To What Extent is the Fourier Inversion Theorem Due to the Self-Adjointedness of the Laplacian

Question

I've tried looking this up (I looked at various spectral theorems) but couldn't find anything that talks about the connection between Fourier transforms and the eigenfunctions of the Laplacian (we may stick to $1$-D if it doesn't make a difference). Of course this stuff is used all the time in quantum mechanics, and I've seen the proof of Fourier inversion for $L^2$ in analysis, but nothing about spectral theory is mentioned.

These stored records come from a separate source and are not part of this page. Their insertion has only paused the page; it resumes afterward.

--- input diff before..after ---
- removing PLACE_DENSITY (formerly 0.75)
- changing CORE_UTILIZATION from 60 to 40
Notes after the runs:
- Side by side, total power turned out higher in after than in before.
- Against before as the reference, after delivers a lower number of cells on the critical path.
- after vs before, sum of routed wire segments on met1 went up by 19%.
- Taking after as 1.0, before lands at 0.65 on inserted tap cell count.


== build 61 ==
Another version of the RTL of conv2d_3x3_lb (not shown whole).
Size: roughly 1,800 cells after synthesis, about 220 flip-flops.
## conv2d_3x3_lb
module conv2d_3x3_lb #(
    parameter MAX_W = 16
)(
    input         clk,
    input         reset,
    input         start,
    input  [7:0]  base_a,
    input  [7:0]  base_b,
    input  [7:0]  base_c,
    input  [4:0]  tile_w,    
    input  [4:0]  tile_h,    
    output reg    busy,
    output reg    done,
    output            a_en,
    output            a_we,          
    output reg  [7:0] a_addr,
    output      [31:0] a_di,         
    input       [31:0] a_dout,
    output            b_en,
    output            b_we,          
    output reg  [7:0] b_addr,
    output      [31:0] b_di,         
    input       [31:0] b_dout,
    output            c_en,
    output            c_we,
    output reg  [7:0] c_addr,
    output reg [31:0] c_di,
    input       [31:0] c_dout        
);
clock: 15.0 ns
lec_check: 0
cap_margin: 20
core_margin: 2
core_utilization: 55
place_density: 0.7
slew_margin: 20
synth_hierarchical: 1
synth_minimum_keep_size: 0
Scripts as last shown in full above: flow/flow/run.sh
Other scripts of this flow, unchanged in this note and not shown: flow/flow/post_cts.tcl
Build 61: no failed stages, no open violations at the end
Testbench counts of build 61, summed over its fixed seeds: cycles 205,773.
Context: an optimization exercise on an open-source flow, tuned for small area. The choices shown serve that exercise and are no tape-out recipe.
Function was not checked in any run shown here: the RTL went through the layout flow alone.
Power figures rest on the tool's default switching activity, not on a simulated workload.

==> flow/flow/run.sh <==
#!/bin/bash
# Own layout flow: the standard ORFS flow (standard.sh) with two changes:
#  - synthesis runs synth_recipe.tcl with Yosys's abc pass pointed at an
#    area-oriented ABC mapping script (flow/abc_area.script);
#  - no full/half-adder extraction before ABC (ADDER_MAP_FILE empty);
#  - the port buffers that global placement inserts are buf_1 cells.
set -euo pipefail
W=$(pwd)
{ head -1 synth_recipe.tcl; cat flow/my_abc_proc.tcl; tail -n +2 synth_recipe.tcl; } > my_synth.tcl
export MY_ABC_SCRIPT=$W/flow/abc_area.script
bash standard.sh SYNTH_SCRIPT=$W/my_synth.tcl \
  "BUFFER_PORTS_ARGS=-buffer_cell sky130_fd_sc_hd__buf_1" ADDER_MAP_FILE= finish > standard_flow.log 2>&1
==> flow/flow/abc_area.script <==
strash
&get -n
&dch -f
&nf -R 1000
&put
==> flow/flow/my_abc_proc.tcl <==
# Yosys's abc pass runs the ABC script named by MY_ABC_SCRIPT instead of
# ORFS's abc_area/abc_speed script; everything else is synth_recipe.tcl.
proc abc {args} {
  if {[info exists ::env(MY_ABC_SCRIPT)] && $::env(MY_ABC_SCRIPT) ne ""} {
    set i [lsearch $args -script]
    if {$i >= 0} { set args [lreplace $args [expr {$i+1}] [expr {$i+1}] $::env(MY_ABC_SCRIPT)] }
  }
  puts "my_synth: abc [lsearch -inline -all $args *.script]"
  yosys abc {*}$args
}
==> flow/standard.sh <==
#!/bin/bash
# synth_recipe.tcl (not shown) runs the flow's synth.tcl, then flattens the netlist and writes it again
# the make line also repeats each setting of config.mk as NAME=value (left out here)
make -C /OpenROAD-flow-scripts/flow DESIGN_CONFIG=/design/flow/config.mk WORK_HOME=/design/flow/orfs CLKGATE_MAP_FILE= SYNTH_SCRIPT=/design/flow/synth_recipe.tcl "${@:-finish}"
==> flow/config.mk <==
export PLATFORM = sky130hd
export DESIGN_NAME = alu
export DESIGN_NICKNAME = alu
export VERILOG_FILES = /design/flow/design.v
export SDC_FILE = /design/flow/constraint.sdc
export NUM_CORES = 4
export LEC_CHECK = 0
export ABC_AREA = 1
export CAP_MARGIN = 20
export CORE_MARGIN = 2
export CORE_UTILIZATION = 40
export CTS_BUF_LIST = sky130_fd_sc_hd__clkbuf_8
export CTS_CLUSTER_DIAMETER = 100
export CTS_CLUSTER_SIZE = 40
export SLEW_MARGIN = 20
==> flow/constraint.sdc <==
create_clock -name core_clock -period 6.5 [get_ports {clk}]
set_input_delay 1.3000 -clock core_clock [delete_from_list [all_inputs] [get_ports {clk}]]
set_output_delay 1.3000 -clock core_clock [all_outputs]
set_load 0.01 [all_outputs]
This design comes from an exercise in tuning for small area, a short achievable clock period and few clock cycles per item on the open sky130 flow, not from production work.
Where RTL was checked, it was by simulation tests only, not by an equivalence proof against the original.
Power figures rest on the tool's default switching activity, not on a simulated workload.

==> inputs of run A <==
// booth_multiplier
module booth_multiplier #(
  parameter MUL_WIDTH = 32
) (
  input                        clk,
  input                        rst_n,
  input                        start,
  input                        sign,
  input      [  MUL_WIDTH-1:0] data_in1,
  input      [  MUL_WIDTH-1:0] data_in2,
  output     [2*MUL_WIDTH-1:0] data_out,
  output reg                   ready
);
  reg  [32:0] a_r;          
  reg  [33:17] b_r;         
  reg  [49:0] r0, r1, r2;     
  reg  [17:0] lo_r;         
  wire [32:0] a_in = {sign & data_in1[31], data_in1};
  wire [33:0] b_in = {{2{sign & data_in2[31]}}, data_in2};
  reg         idle_r;
  wire [32:0] am = idle_r ? a_in : a_r;
  wire [8:0] x0, x1, x2;
  assign x0[0] = ~idle_r & b_r[17];
  assign x1[0] = idle_r ? b_in[0] : b_r[18];
  assign x2[0] = idle_r ? b_in[1] : b_r[19];
  assign x0[1] = idle_r ? b_in[1] : b_r[19];
  assign x1[1] = idle_r ? b_in[2] : b_r[20];
  assign x2[1] = idle_r ? b_in[3] : b_r[21];
  assign x0[2] = idle_r ? b_in[3] : b_r[21];
  assign x1[2] = idle_r ? b_in[4] : b_r[22];
  ...
Settings: LEC_CHECK=0, CAP_MARGIN=20, CORE_MARGIN=2, CORE_UTILIZATION=40, SLEW_MARGIN=20; clock period 5.0 ns.
standard.sh (not shown) runs the stock make flow with config.mk's settings and CLKGATE_MAP_FILE= SYNTH_SCRIPT=/design/flow/synth_recipe.tcl, a recipe that flattens the netlist after the stock synthesis.
==> flow/flow/run.sh <==
#!/bin/bash
# Own layout flow: the standard layout (standard.sh) with two changes.
#  1. Synthesis: Yosys's synth is also given -noabc, which drops the generic
#     "abc -fast" pass that runs before ORFS's full-adder extraction, so
#     extract_fa sees the design's full adders as written and maps them
#     without polarity inverters around the adder cells.  fsm and share are
#     still skipped, the design is flattened and renamed the same way, and ABC
#     still maps the remaining logic after adder extraction.
#  2. Port buffers: every input and output port still gets a buffer, but a
#     plain sky130_fd_sc_hd__buf_2 instead of the slow clkdlybuf4s50_1 that
#     buffer_ports picks by default.
# Each tool's output goes to flow.log here and to ORFS's own logs under orfs/logs.
set -euo pipefail
sed 's/yosys synth -nofsm -noshare /yosys synth -nofsm -noshare -noabc /' synth_recipe.tcl > own_synth.tcl
grep -q -- '-noabc' own_synth.tcl
sed -e 's#synth_recipe\.tcl#own_synth.tcl#g' \
    -e "s#CLKGATE_MAP_FILE= #CLKGATE_MAP_FILE= 'BUFFER_PORTS_ARGS=-buffer_cell sky130_fd_sc_hd__buf_2' #" \
    standard.sh > own_standard.sh
grep -q 'own_synth\.tcl' own_standard.sh
grep -q 'BUFFER_PORTS_ARGS' own_standard.sh
bash own_standard.sh > flow.log 2>&1
==> inputs of run Y, as changes to run A <==
--- a/flow/design.v
+++ b/flow/design.v
@@ -11,46 +11,45 @@
   output reg                   ready
 );
   reg  [32:0] a_r;          
   reg  [33:17] b_r;         
   reg  [49:0] r0, r1, r2;     
   reg  [17:0] lo_r;         
   wire [32:0] a_in = {sign & data_in1[31], data_in1};
   wire [33:0] b_in = {{2{sign & data_in2[31]}}, data_in2};
-  reg         idle_r;
-  wire [32:0] am = idle_r ? a_in : a_r;
+  wire [32:0] am = ready ? a_in : a_r;
   wire [8:0] x0, x1, x2;
-  assign x0[0] = ~idle_r & b_r[17];
-  assign x1[0] = idle_r ? b_in[0] : b_r[18];
-  assign x2[0] = idle_r ? b_in[1] : b_r[19];
-  assign x0[1] = idle_r ? b_in[1] : b_r[19];
-  assign x1[1] = idle_r ? b_in[2] : b_r[20];
-  assign x2[1] = idle_r ? b_in[3] : b_r[21];
-  assign x0[2] = idle_r ? b_in[3] : b_r[21];
-  assign x1[2] = idle_r ? b_in[4] : b_r[22];
-  assign x2[2] = idle_r ? b_in[5] : b_r[23];
-  assign x0[3] = idle_r ? b_in[5] : b_r[23];
-  assign x1[3] = idle_r ? b_in[6] : b_r[24];
-  assign x2[3] = idle_r ? b_in[7] : b_r[25];
-  assign x0[4] = idle_r ? b_in[7] : b_r[25];
-  assign x1[4] = idle_r ? b_in[8] : b_r[26];
-  assign x2[4] = idle_r ? b_in[9] : b_r[27];
-  assign x0[5] = idle_r ? b_in[9] : b_r[27];
-  assign x1[5] = idle_r ? b_in[10] : b_r[28];
-  assign x2[5] = idle_r ? b_in[11] : b_r[29];
-  assign x0[6] = idle_r ? b_in[11] : b_r[29];
-  assign x1[6] = idle_r ? b_in[12] : b_r[30];
-  assign x2[6] = idle_r ? b_in[13] : b_r[31];
-  assign x0[7] = idle_r ? b_in[13] : b_r[31];
-  assign x1[7] = idle_r ? b_in[14] : b_r[32];
-  assign x2[7] = idle_r ? b_in[15] : b_r[33];
-  assign x0[8] = idle_r & b_in[15];
-  assign x1[8] = idle_r & b_in[16];
-  assign x2[8] = idle_r & b_in[17];
+  assign x0[0] = ~ready & b_r[17];
+  assign x1[0] = ready ? b_in[0] : b_r[18];
+  assign x2[0] = ready ? b_in[1] : b_r[19];
+  assign x0[1] = ready ? b_in[1] : b_r[19];
+  assign x1[1] = ready ? b_in[2] : b_r[20];
+  assign x2[1] = ready ? b_in[3] : b_r[21];
+  assign x0[2] = ready ? b_in[3] : b_r[21];
+  assign x1[2] = ready ? b_in[4] : b_r[22];
+  assign x2[2] = ready ? b_in[5] : b_r[23];
+  assign x0[3] = ready ? b_in[5] : b_r[23];
+  assign x1[3] = ready ? b_in[6] : b_r[24];
+  assign x2[3] = ready ? b_in[7] : b_r[25];
+  assign x0[4] = ready ? b_in[7] : b_r[25];
+  assign x1[4] = ready ? b_in[8] : b_r[26];
+  assign x2[4] = ready ? b_in[9] : b_r[27];
+  assign x0[5] = ready ? b_in[9] : b_r[27];
+  assign x1[5] = ready ? b_in[10] : b_r[28];
+  assign x2[5] = ready ? b_in[11] : b_r[29];
+  assign x0[6] = ready ? b_in[11] : b_r[29];
+  assign x1[6] = ready ? b_in[12] : b_r[30];
+  assign x2[6] = ready ? b_in[13] : b_r[31];
+  assign x0[7] = ready ? b_in[13] : b_r[31];
+  assign x1[7] = ready ? b_in[14] : b_r[32];
+  assign x2[7] = ready ? b_in[15] : b_r[33];
+  assign x0[8] = ready & b_in[15];
+  assign x1[8] = ready & b_in[16];
+  assign x2[8] = ready & b_in[17];
   wire [8:0] neg, one, two;
   wire [33:0] ax = {am[32], am};
   wire [33:0] ax1 = {am, 1'b0};
   wire [33:0] pp0;
   wire [33:0] pp1;
   wire [33:0] pp2;
   wire [33:0] pp3;
   wire [33:0] pp4;
@@ -1537,11 +1536,10 @@
     b_r <= b_in[33:17];
     if (!ready) lo_r <= lo_sum[17:0];
     if (!ready || start) begin
       r0 <= t0[49:0];
       r1 <= t1[49:0];
       r2 <= t2[49:0];
     end
     ready <= ~(rst_n & ready & start);
-    idle_r <= ~(rst_n & idle_r & start);
   end
 endmodule
==> impl_results.md <==
- Final setup margin: 60.4 ps
- Post-synthesis compound-gate area fraction: 27.7%
- Post-Syn Nets: 3,263
- Mean Syn Cell Area: 9.57 um^2
- Rel. slew slack: 24.8%
- Status: timing/DRC/antenna clean
- Met2 GRT Util: 54.9%
- Largest net degree at the start of global routing: 83
- Power in sequential cells: 3.80 mW
- Final core utilization: 46.2%
The numbers above come from run A.
Context: an optimization exercise on an open-source flow, tuned for small area. The choices shown serve that exercise and are no tape-out recipe.
Where RTL was checked, it was by simulation tests only, not by an equivalence proof against the original.
For run 4, only the layout was checked, not whether the RTL still works.
Power figures rest on the tool's default switching activity, not on a simulated workload.

File: design.v
module processor(
    input clk,
    input reset,
    input [24-1:0]  instruction,
    output reg[16-1:0] data,
    output[8-1:0]          pcCounter,
    output [2-1:0] rwToMem,
    output [16-1:0] addrToMem,
    output [16-1:0] dataToMem,
    input wire cacheEn,
    input wire[16-1:0] dataFromMem
);
reg[8-1:0]          counter;
reg[2-1:0] state;
reg[16-1:0]        regFile[4-1:0];
wire[4-1:0] op        = instruction[23:20];
wire[1:0] ri                 = instruction[17:16];
wire[16-1:0] insData = instruction[15:0];
wire [16-1:0] rdata  = regFile[ri];
assign pcCounter = counter;
wire inMem = (state == 2'd2);
assign rwToMem   = inMem ? {1'b0, op[1]} : 2'd2;
assign addrToMem = insData;
assign dataToMem = rdata;
wire setW = (state == 2'd1) && (op == 4'd3);
wire ldW  = (state == 2'd2) && cacheEn && !op[1];
wire [16-1:0] wd = ({16{setW && !reset}} & insData) |
                           ({16{ldW  && !reset}} & dataFromMem);
integer k;
always @(posedge clk)
    for(k = 0; k < 4; k = k + 1)
        if(reset || ((setW || ldW) && ri == k))
            regFile[k] <= wd;
always @(posedge clk) begin
    if(reset) begin
        data       <= 0;
        counter    <= 0;
        state      <= 2'd0;
    end
    else case(state)
        2'd0: state <= 2'd1;
        2'd1: case(op)
            4'd0, 4'd3: begin counter <= counter + 1'b1; state <= 2'd0; end
            4'd4: begin data <= rdata; counter <= counter + 1'b1; state <= 2'd0; end
            4'd1, 4'd2: state <= 2'd2;
            default: state <= 2'd3;
        endcase
        2'd2: if(cacheEn) begin
            counter <= counter + 1'b1;
            state   <= 2'd0;
        end
        default: ;
    endcase
end
endmodule
What follows belongs to an exercise in optimizing a design on an open flow for small area; a production flow would make more cautious choices. At most, simulation tests tie the RTL to the original design; equivalence was not proved. The flow treats the clock pin as an ideal source, which a real chip does not have. No activity file was given, so power comes from the tool's default toggle rates.

Setup of before:
// fifo
module fifo (
	input [31:0] DI,
	input	RE,
	input	WE,
	input   clk,
	input	rst,
	output	[31:0] res,
	output	read_valid,
	output	r_err,
	output	w_err
);
	reg  [3:0]  rp, wp;
	reg  [31:0] mem [0:7];
	reg  [31:0] res_r;
	reg         rv_r;
	wire empty = (rp == wp);
	wire full  = (rp[2:0] == wp[2:0]) & (rp[3] ^ wp[3]);
	wire re_ok = RE & ~empty & ~rst;
	wire we_ok = WE & (~full | RE) & ~rst;
	assign r_err = RE & empty;
	assign w_err = WE & full;
	assign read_valid = rv_r;
	assign res = res_r;
	always @(posedge clk) begin
		if (rst) begin
			rp <= 4'd0;
			wp <= 4'd0;
		end else begin
			if (re_ok) rp <= rp + 4'd1;
			if (we_ok) wp <= wp + 4'd1;
		end
		rv_r <= re_ok;
	end
	always @(posedge clk)
		res_r <= mem[rp[2:0]];
	always @(posedge clk)
		if (we_ok) mem[wp[2:0]] <= DI;
endmodule
For scale: ~490 cells after synthesis, ~300 flip-flops, about 71 I/O pins, roughly 0.011 sq mm of cells after synthesis.
clock: 5.0 ns
lec_check: 0
cap_margin: 20
core_margin: 2
core_utilization: 40
slew_margin: 20
run.sh (not shown) runs the stock make flow with config.mk's settings and CLKGATE_MAP_FILE= SYNTH_SCRIPT=/design/flow/synth_recipe.tcl, a recipe that flattens the netlist after the stock synthesis.
For after, these inputs were changed with respect to before:
- changing CORE_UTILIZATION from 40 to 60
- setting CTS_BUF_LIST to sky130_fd_sc_hd__clkbuf_4 sky130_fd_sc_hd__clkbuf_2 for the first time
- setting ABC_AREA to 1 for the first time
## What came out
before was carried through to the last stage, and its layout satisfied the timing, DRC and antenna checks.
after ran to completion and came out clean on the timing, DRC and antenna checks.
Taking before as the reference, in after clock-buffer cell count increased 76; synthesized cell count increased 359; register fraction of the total cell area increased 0.77 points; count of different cell masters after synthesis decreased about 26%.
Going from before to after, number of instances in the placed design grows by 222.
Of before and after, before shows the lower fraction of power consumed by sequential logic, with after above it.
Met3 usage in global routing: after vs before up 2.5 points
Area overhead of the layout relative to synthesis down 3.0 points in after wrt before
Looking at later-pin clock latency in the skew report, after sits 110 ps higher than before does.
Function was not checked in any run of this note: the RTL went through the layout flow alone.

Another version of the RTL of fifo (not shown whole).
For scale: ~520 cells after synthesis, about 300 flip-flops, about 71 I/O pins.
Settings: LEC_CHECK=0, ABC_AREA=0, CAP_MARGIN=20, CORE_MARGIN=2, CORE_UTILIZATION=80, PLACE_DENSITY=0.9, SLEW_MARGIN=20, SYNTH_HIERARCHICAL=1, SYNTH_MINIMUM_KEEP_SIZE=0; clock period 5.0 ns.
standard.sh (not shown) runs the stock make flow with config.mk's settings and CLKGATE_MAP_FILE= SYNTH_SCRIPT=/design/flow/synth_recipe.tcl, a recipe that flattens the netlist after the stock synthesis.
==> flow/flow/run.sh <==
#!/bin/bash
# Standard ORFS layout, with the smallest buffer on the ports, a clock
# tree of small buffers without dummy loads, and a pass after CTS that
# swaps cells for lower-drive ones of the same function where slew,
# capacitance and timing stay within margins.
set -euo pipefail
export BUFFER_PORTS_ARGS="-buffer_cell sky130_fd_sc_hd__buf_1"
export CTS_ARGS="-sink_clustering_enable -repair_clock_nets -dont_use_dummy_load -buf_list {sky130_fd_sc_hd__clkbuf_4} -sink_clustering_size 10 -sink_clustering_max_diameter 100"
bash standard.sh cts > standard_cts.log 2>&1
R=orfs/results/sky130hd/fifo/base
DS_ODB=$R/4_cts.odb DS_SDC=$R/4_cts.sdc openroad -no_init -exit flow/downsize.tcl > downsize.log 2>&1
bash standard.sh > standard.log 2>&1
==> flow/flow/downsize.tcl <==
# Swap each logic and clock-tree cell for the smallest cell of its family
# (same function, lower drive) that keeps slew, capacitance and timing
# within margins. Reads and writes the odb named by DS_ODB.
set plat $::env(FLOW_HOME)/platforms/sky130hd
read_liberty $plat/lib/sky130_fd_sc_hd__tt_025C_1v80.lib
read_db $::env(DS_ODB)
read_sdc $::env(DS_SDC)
source $plat/setRC.tcl
set_propagated_clock [all_clocks]
estimate_parasitics -placement

set clk_slew_max 0.110
set slew_frac 0.2
set setup_min 0.3
set hold_min 0.05

proc max_clk_slew {} {
  set mx 0
  foreach p [get_pins -hierarchical */CLK] {
    set s [get_property $p slew_max]
    if {$s > $mx} { set mx $s }
  }
  return $mx
}

proc design_ok {} {
  global clk_slew_max slew_frac setup_min hold_min
  estimate_parasitics -placement
  if {[sta::max_slew_violation_count] > 0} { return 0 }
  if {[sta::max_capacitance_violation_count] > 0} { return 0 }
  if {[sta::max_slew_check_slack_limit] < $slew_frac} { return 0 }
  if {[sta::worst_slack_cmd max] < $setup_min * 1e-9} { return 0 }
  if {[sta::worst_slack_cmd min] < $hold_min * 1e-9} { return 0 }
  if {[max_clk_slew] > $clk_slew_max} { return 0 }
  return 1
}

puts "start: ok=[design_ok] clk slew [max_clk_slew] setup [sta::worst_slack_cmd max] hold [sta::worst_slack_cmd min]"
set saved 0.0
foreach inst [get_cells *] {
  set m [get_property $inst ref_name]
  if {![regexp {^(sky130_fd_sc_hd__[a-z0-9]+)_([0-9]+)$} $m -> base drv]} { continue }
  if {[string match "*df*" $base] || [string match "*tap*" $base] || [string match "*fill*" $base] || [string match "*decap*" $base] || [string match "*conb*" $base]} { continue }
  set a0 [get_property [get_lib_cells $m] area]
  set cands {}
  foreach lc [get_lib_cells ${base}_*] {
    set n [get_name $lc]
    if {![regexp "^${base}_\[0-9\]+\$" $n]} { continue }
    if {[get_property $lc dont_use]} { continue }
    set a [get_property $lc area]
    if {$a < $a0} { lappend cands [list $a $n] }
  }
  foreach c [lsort -real -index 0 $cands] {
    lassign $c a n
    replace_cell $inst $n
    if {[design_ok]} {
      set saved [expr {$saved + $a0 - $a}]
      puts "downsized [get_full_name $inst] $m -> $n"
      break
    }
    replace_cell $inst $m
  }
}
estimate_parasitics -placement
puts "end: saved $saved um2, clk slew [max_clk_slew] setup [sta::worst_slack_cmd max] hold [sta::worst_slack_cmd min]"
write_db $::env(DS_ODB)
The baseline went through all stages and came out clean.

So can we say that Fourier inversion holds on $L^2$ due to the fact that the Laplacian is self-adjoint (well, I guess it's not everywhere defined, and maybe isn't quite self-adjoint, but maybe if we use a Sobolev space)?

Answer 1

Consider $L^{2}(\mathbb{R})$. The Fourier transform and its inverse implement the Spectral Theorem for the selfadjoint operator $Af = \frac{1}{i}\frac{d}{dx}f$ on the domain $\mathcal{D}(A)$ consisting of absolutely continuous $f \in L^{2}(\mathbb{R})$ for which $f'\in L^{2}(\mathbb{R})$. The spectral measure $E$ is $$ E[a,b]f = \frac{1}{2\pi}\int_{a}^{b}e^{isx}\int_{-\infty}^{\infty}f(t)e^{-ist}\,dt\,ds = (\chi_{[a,b]}f^{\wedge})^{\vee}. $$ For a general Borel subset $S$ of $\mathbb{R}$, the spectral measure is $E(S)f = (\chi_{S}f^{\wedge})^{\vee}$. The one-dimensional Laplacian is the square of $A$: $$ -\frac{d^{2}}{dx^{2}}f = A^{2}f = \int_{-\infty}^{\infty}t^{2}dE(t)f=(t^{2}f^{\wedge})^{\vee}. $$ It is not terribly difficult to use the Spectral Theorem to derive these facts, to derive the Fourier transform $\vee$ and its inverse $\wedge$, and to show that $\wedge$ and $\vee$ are isometric inverses. One can show that $f \in \mathcal{D}(A)$ iff $sf^{\wedge}(s)\in L^{2}(\mathbb{R})$. That is, $\int_{-\infty}^{\infty}s^{2}|f^{\wedge}(s)|^{2}\,ds < \infty$ iff $f \in L^{2}$ is absolutely continuous with $f' \in L^{2}$. I assume that's basically what you had in mind?